GIS and Remote Sensing Tools (5 cr)
Code: 5E00EK91-3003
General information
Enrolment period
07.06.2023 - 31.08.2023
Timing
16.01.2024 - 10.05.2024
Credits
5 op
Mode of delivery
Contact teaching
Unit
Environmental Engineering
Campus
TAMK Main Campus
Teaching languages
- English
Degree programmes
- Degree Programme in Energy and Environmental Engineering
Teachers
- Lari-Pekka Välitalo
Person in charge
Hilda Szabo
Groups
-
21IENVEDegree Programme in Environmental Engineering
Objectives (course unit)
After completing this course student:
- knows and understand the processing, storage and analysis of spatial information using geographical information systems GIS
- knows how to apply GIS in practical situations in ecological landscape planning and monitoring of the state of the environment
- can interpret aerial photographs and make maps using relevant methods
Content (course unit)
Principles of GIS and remote sensing tools and applications in land use planning and making and interpreting maps
Location and time
Lecture times are available in LUKKARIKONE (https://lukkarit.tamk.fi/).
Assessment methods and criteria
Exam 50% : Open computer/book Moodle exam executed at TAMK in adp classroom by using QGIS, assessment grades1-5
Course work 30 %: compulsory, assessment grades Accepted/Failed
Remote sensing (drone mapping, laser scanned data) issues will cover 20% of the whole grade, questions will be included in the GIS Moodle exam.
Assessment scale
0-5
Teaching methods
The teaching methods include contact teaching, distance teaching, GIS exercises, GIS coursework (individual), remote sensing equipment training, drone exercise (including GNSS data acquisition) on the field and data transfer into GIS, course exam. The exam will be carried out by solving spatial data management tasks in QGIS. The exam will contain also some questions concerning remote sensing issues.
Learning materials
Lecture documents will be available in Moodle course.
Other materials:
Ebert, J I 2007, Chapter 3: Photogrammetry, Photointerpretation, and Digital Imaging and Mapping in Environmental Forensics, in: Murphy, B, & Morrison, R, Introduction To Environmental Forensics, Amsterdam: Academic Press. Available in the library's eBook Collection (EBSCOhost).
contact teaching
Wise, S. 2013 GIS Fundamentals
Heywood, Sarah Cornelius and Steve Carver. An introduction to geographical information systems. Harlow : Prentice Hall, 2002.
QGIS Help
QGIS videos in You Tube
Student workload
Contact teaching and guided computer excercises approximately 50 h, self-study and excercises approximately 85 h. Total approximately 135 h.
Content scheduling
Baisc of GIS, QGIS programme
Remote Sensing data, aerial images, satellite images, point cloud data, DEM, DSM, DTM
Laser scanning
Drone mapping
Satellite positioning
Coordinate systems
Photogrammetric software and point cloud software.

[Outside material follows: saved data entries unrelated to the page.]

From an optimization exercise on the open Yosys and OpenROAD flow, aimed at small area; shortcuts taken in it are not production practice.
Function was checked by simulation only, so behaviour that the tests miss may differ from the original.
No activity file was given, so power comes from the tool's default toggle rates.

File: design/flow/config.mk
export PLATFORM = sky130hd
export DESIGN_NAME = core_frontend_top
export DESIGN_NICKNAME = core_frontend_top
export VERILOG_FILES = /design/flow/design.v
export SDC_FILE = /design/flow/constraint.sdc
export NUM_CORES = 4
export LEC_CHECK = 0
export CAP_MARGIN = 20
export CORE_MARGIN = 2
export CORE_UTILIZATION = 30
export PLACE_DENSITY = 0.45
export SLEW_MARGIN = 20
File: design/flow/design.v
package core_pkg;
  typedef logic [31:0] xlen_t;
  typedef logic [4:0] reg_addr_t;
  typedef logic [3:0] uop_t;
  typedef logic [2:0] unit_sel_t;
  typedef logic [6:0] opcode_t;
  typedef logic [2:0] funct3_t;
  localparam opcode_t OPC_OP      = 7'b0110011;
  localparam opcode_t OPC_OP_IMM  = 7'b0010011;
  localparam opcode_t OPC_LUI     = 7'b0110111;
  localparam opcode_t OPC_AUIPC   = 7'b0010111;
  localparam opcode_t OPC_JAL     = 7'b1101111;
  localparam opcode_t OPC_JALR    = 7'b1100111;
  localparam opcode_t OPC_BRANCH  = 7'b1100011;
  localparam opcode_t OPC_LOAD    = 7'b0000011;
  localparam opcode_t OPC_STORE   = 7'b0100011;
  localparam opcode_t OPC_CUSTOM0 = 7'b0001011;
  localparam unit_sel_t UNIT_NONE = 3'b000;
  localparam unit_sel_t UNIT_INT  = 3'b001;
  localparam unit_sel_t UNIT_LSU  = 3'b010;
  localparam unit_sel_t UNIT_VEC  = 3'b100;
  typedef enum logic [1:0] {
    FETCH_RESET,
    FETCH_RUN,
    FETCH_HALTED
  } fetch_state_t;
endpackage
module fetch_unit #(
  parameter core_pkg::xlen_t RESET_PC = 32'hFFFF_FF00
) (
  input  logic            clock_in,
  input  logic            arst_n,
  input  logic            halt_in,
  input  core_pkg::xlen_t ins_data,
  output core_pkg::xlen_t ins_mem_addr,
  output logic            if_valid,
  output core_pkg::xlen_t if_instr,
  output core_pkg::xlen_t if_pc
);
  core_pkg::fetch_state_t state;
  core_pkg::fetch_state_t state_next;
  core_pkg::xlen_t        pc;
  logic                   fetch_en;
  always_comb begin
    state_next = state;
    case (state)
      core_pkg::FETCH_RESET: begin
        state_next = halt_in ? core_pkg::FETCH_HALTED : core_pkg::FETCH_RUN;
      end
      core_pkg::FETCH_RUN: begin
        if (halt_in) begin
          state_next = core_pkg::FETCH_HALTED;
        end
      end
      core_pkg::FETCH_HALTED: begin
        if (!halt_in) begin
          state_next = core_pkg::FETCH_RUN;
        end
      end
      default: state_next = core_pkg::FETCH_RESET;
    endcase
  end
  assign fetch_en = (state == core_pkg::FETCH_RUN) && !halt_in;
  always_ff @(posedge clock_in or negedge arst_n) begin
    if (!arst_n) begin
      state <= core_pkg::FETCH_RESET;
    end else begin
      state <= state_next;
    end
  end
  always_ff @(posedge clock_in or negedge arst_n) begin
    if (!arst_n) begin
      pc <= RESET_PC;
    end else if (fetch_en) begin
      pc <= pc + 32'd4;
    end
  end
  assign ins_mem_addr = pc;
  always_ff @(posedge clock_in or negedge arst_n) begin
    if (!arst_n) begin
      if_valid <= 1'b0;
      if_instr <= '0;
      if_pc    <= '0;
    end else begin
      if_valid <= fetch_en;
      if (fetch_en) begin
        if_instr <= ins_data;
        if_pc    <= pc;
      end
    end
  end
endmodule
Background: an optimization exercise with open tools, aiming at small area, a short achievable clock period and few clock cycles per item. Do not read the settings as production practice.
Where RTL was checked, it was by simulation tests only, not by an equivalence proof against the original.
Power is estimated from default activity; no workload was simulated.

## run A
==> flow/design.v (excerpt) <==
module gray_quantizer_with_dither
(
  input  wire logic              clk,
  input  wire logic              rst_n,
  input  wire logic              in_valid,
  output logic                   in_ready,
  input  wire logic [23:0]       in_data,
  output logic                   out_valid,
  input  wire logic              out_ready,
  output logic [8:0]             out_data,
  input  wire logic              psel,
  input  wire logic              penable,
  input  wire logic              pwrite,
  input  wire logic [gqd_pkg::ADDR_W-1:0] paddr,
  input  wire logic [gqd_pkg::DATA_W-1:0] pwdata,
  output logic [gqd_pkg::DATA_W-1:0]      prdata,
  output logic                   pready
);
  logic [gqd_pkg::LVL_W-1:0] levels_r;
  logic                      dither_r;
  logic [gqd_pkg::DIM_W-1:0] width_r;
  logic [gqd_pkg::DIM_W-1:0] height_r;
  logic [7:0]                n_lo;
  logic [2:0]                shift_r;
  logic [6:0]                mul_r;
  gqd_pkg::gqd_reg_t         reg_idx;
  logic                      wr_en;
  assign pready  = 1'b1;
  assign reg_idx = gqd_pkg::gqd_reg_t'(paddr[gqd_pkg::ADDR_W-1:2]);
  assign wr_en   = psel && penable && pwrite;
  always_ff @(posedge clk) begin
    if (!rst_n) begin
      levels_r <= gqd_pkg::LEVELS_RST;
      dither_r <= 1'b0;
      width_r  <= gqd_pkg::WIDTH_RST;
      height_r <= gqd_pkg::HEIGHT_RST;
    end else if (wr_en) begin
      case (reg_idx)
        gqd_pkg::REG_LEVELS: levels_r <= pwdata[gqd_pkg::LVL_W-1:0];
        gqd_pkg::REG_DITHER: dither_r <= pwdata[0];
        gqd_pkg::REG_WIDTH:  width_r  <= pwdata[gqd_pkg::DIM_W-1:0];
        gqd_pkg::REG_HEIGHT: height_r <= pwdata[gqd_pkg::DIM_W-1:0];
        default: begin
        end
      endcase
    end
  end
  logic [2:0] shift_c;
  logic [6:0] mul_c;
  ...
For scale: ~2100 cells after synthesis, roughly 180 flip-flops, roughly 16000 um2 of cells after synthesis.
==> flow/config.mk <==
export PLATFORM = sky130hd
export DESIGN_NAME = gray_quantizer_with_dither
export DESIGN_NICKNAME = gray_quantizer_with_dither
export VERILOG_FILES = /design/flow/design.v
export SDC_FILE = /design/flow/constraint.sdc
export NUM_CORES = 4
export LEC_CHECK = 0
export ABC_AREA = 1
export CAP_MARGIN = 20
export CORE_MARGIN = 2
export CORE_UTILIZATION = 70
export SETUP_SLACK_MARGIN = 4.5
export SLEW_MARGIN = 20
==> flow/constraint.sdc <==
create_clock -name core_clock -period 8.0 [get_ports {clk}]
set_input_delay 1.6000 -clock core_clock [delete_from_list [all_inputs] [get_ports {clk}]]
set_output_delay 1.6000 -clock core_clock [all_outputs]
set_load 0.01 [all_outputs]
run.sh (not shown) runs the stock make flow with config.mk's settings and CLKGATE_MAP_FILE= SYNTH_SCRIPT=/design/flow/synth_recipe.tcl, a recipe that flattens the netlist after the stock synthesis.
Run A finished end to end and its layout was clean on timing, DRC and antenna.
[inputs] run B vs run A
- CTS_BUF_LIST newly set to sky130_fd_sc_hd__clkbuf_4 sky130_fd_sc_hd__clkbuf_8
- CORE_UTILIZATION changed from 70 to 45
- CTS_CLUSTER_SIZE newly set to 40
Notes after the runs:
Cmp run B and run A / total power after layout / lower: run B. Run A ended up with fewer cell instances than run B did. Summary of run B over run A: global routing usage on met3 saw a decrease, final area saw little to no change. Cmp run B vs run A: internal power consumption lower in run B. Static leakage in run B is 0.46% below run A. | routing usage on met1 | run B vs run A | 14 points lower |. Compared with run A, the detailed router inserted fewer vias in run B. Taking run A as the reference point, the clock skew of run B falls by 0.0062 ns. Total routed wirelength (run A / run B): 1.19. Of run B and run A, the run reporting the lower fraction of power consumed by combinational cells was run A.
### run B -> run C
- ABC_AREA: 1 -> unset
- CTS_CLUSTER_SIZE: 40 -> unset
- SETUP_SLACK_MARGIN: 4.5 -> unset
- CTS_BUF_LIST: sky130_fd_sc_hd__clkbuf_4 sky130_fd_sc_hd__clkbuf_8 -> unset
### Flow results
- The final layout from run B, which completed every stage, passed the timing, design-rule and antenna checks at the end of the flow.
- Run C ran to completion and came out clean on the timing, design-rule and antenna checks.
- Number of logic inverters in the finished layout shrinks by more than half when moving from run B to run C.
- Register-to-register slack sits lower in run C than in run B.
- Diff run C..run B | fraction of the mapped netlist area in adder cells | negligible
- Going from run B to run C, global-route usage over all layers shrinks by 2.6 points.
- Against run B, run C comes in 51 um2 lower on sequential cell area in the final layout.
- For run B, the dominant combinational cell family by area after synthesis was simple AND/OR/NAND/NOR gates, unlike run C, where it was adder cells.
- Across both runs, routed wire length on met2 was lower for run C than for run B.
- Looking only at clock network power, and setting everything else aside, the higher value of run C and run B goes to run C.
- Min multi-input combinational cell count across run C and run B: run C
- Compared with run B, run C shows a lower wire length.
- Run B has higher cell area than run C.
No run of this note included a check of the RTL's function; only the layout flow was run.


Another version of the RTL of gray_quantizer_with_dither (not shown whole).
Size: ~1,900 cells after synthesis, ~180 flip-flops, about 110 I/O pins, ~0.015 sq mm of cells after synthesis.
Settings: LEC_CHECK=0, ABC_AREA=1, CAP_MARGIN=20, CORE_MARGIN=2, CORE_UTILIZATION=45, CTS_BUF_LIST=sky130_fd_sc_hd__clkbuf_4 sky130_fd_sc_hd__clkbuf_8, CTS_CLUSTER_SIZE=40, SETUP_SLACK_MARGIN=3.0, SLEW_MARGIN=20; clock period 8.0 ns.
Testbench counts at the start, summed over its fixed seeds: cycles 131,552, pixels 131,072.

Open spatial map data and download services (NLS and other sources)
Spatial data models, database management, visualization and thematic maps, searching functions, data entry, elementary proximity, basic analysing tools.
Environmental observations/change observations based on laser scanning and drone data
Practical training and working life cooperation
The course exercises are related to the skills that environmental engineers commonly need in their working life.
Further information
The software in use on this course is QGIS. It is an open source software freely available in internet. Link for downloading in Moodle.
Drone mission planning with Pix4DCapture (IOS or Android).
Photogrammetric processing with Pix4DMapper software (class room license + free trial version available).
Point cloud visualisation and analysis by CloudCompare (open source software).
Assessment criteria - fail (0) (Not in use, Look at the Assessment criteria above)
The student does not reach the level of satisfactory or does not do the exam neither the reports
Assessment criteria - satisfactory (1-2) (Not in use, Look at the Assessment criteria above)
The student can:
- download open file spatial data
- do the coordinate definitions
- separate vector and raster data from each others
- edit the appearance of the map objects and make thematic maps
- search map objects and save the results as separate files (layers)
- save and transfer data with GNSS device
- explain the properties of aerial/satellite images and point cloud data
Assessment criteria - good (3-4) (Not in use, Look at the Assessment criteria above)
The student can in addition to previous mentioned:
- edit map objects and update attribute data
- utilize searching functions for efficient use of spatial data
- produce vector data
- rectify raster images
- maintain data of different coordinate systems
- visualise remote sensing data
Assessment criteria - excellent (5) (Not in use, Look at the Assessment criteria above)
The student can apply previous mentioned skills and elementary analysis tools in problem solving.